There are also known plug connectors whose contact members are formed as surface mounting contact members, that is are soldered onto the conductor track. The resulting soldering point merely offers a comparatively low mechanical strength, more particularly under shear strains. However, a higher signal transmission velocity between the contact member and the conductor track may be achieved.
It is the object underlying the invention to provide a plug connector which enables a connection between the circuit board and the plug connector with high mechanical strength along with high signal transmission velocity.
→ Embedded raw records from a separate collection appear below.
--- src/rtl/wdtc_pkg.sv ---
package wdtc_pkg;
  // ==========================================================================
  // Register map (word offsets are byte addresses)
  localparam logic [3:0] WDTC_ADDR_CONTROL = 4'h0;
  localparam logic [3:0] WDTC_ADDR_STATUS = 4'h4;
  localparam logic [3:0] WDTC_ADDR_IRQ_STAT = 4'h8;
  localparam logic [3:0] WDTC_ADDR_IRQ_MASK = 4'hc;
  localparam logic [3:0] WDTC_ADDR_CMD = 4'h0;
  // ==========================================================================
  // Control register fields
  localparam int WDTC_EN_BIT = 0;
  localparam int WDTC_PS_LSB = 1;
  localparam int WDTC_PS_MSB = 5;
  localparam logic [4:0] WDTC_PS_RESET = 5'h0b;
  localparam logic [4:0] WDTC_PS_MAX = 5'h12;
  localparam int WDTC_PS_BASE = 5;
  // Status register fields
  localparam int WDTC_SLEEP_N_BIT = 3;
  localparam int WDTC_EXPIRY_N_BIT = 4;
  // Command register (offset 0x10) bits
  localparam logic [4:0] WDTC_ADDR_CLEAR = 5'h10;
  localparam int WDTC_CMD_CLEAR_BIT = 0;
  // Interrupt bits
  localparam int WDTC_IRQ_RESET_BIT = 0;
  localparam int WDTC_IRQ_WAKE_BIT = 1;
  // ==========================================================================
  // Mode field encodings
  localparam logic [1:0] WDTC_MODE_OFF = 2'h0;
  localparam logic [1:0] WDTC_MODE_SOFT = 2'h1;
  localparam logic [1:0] WDTC_MODE_AWAKE = 2'h2;
  localparam logic [1:0] WDTC_MODE_ON = 2'h3;
  localparam int WDTC_CNT_W = 28;
endpackage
This object is met by a plug connector for mounting on a circuit board, having a carrier body, at least one surface mounting contact member disposed in the carrier body and at least one pass-through mounting contact member which is also disposed in the carrier body. In this plug connector, the pass-through mounting contact member ensures good mechanical connection of the carrier body with the circuit board while the surface mounting contact member enables quick signal transmission to the conductor track.
The pass through mounting contact member is preferably a ground contact. This configuration is advantageous since the lower signal transmission speed has almost no effect. Generally, the pass-through mounting contact member may also be used for signal transmission with signals having a low frequency.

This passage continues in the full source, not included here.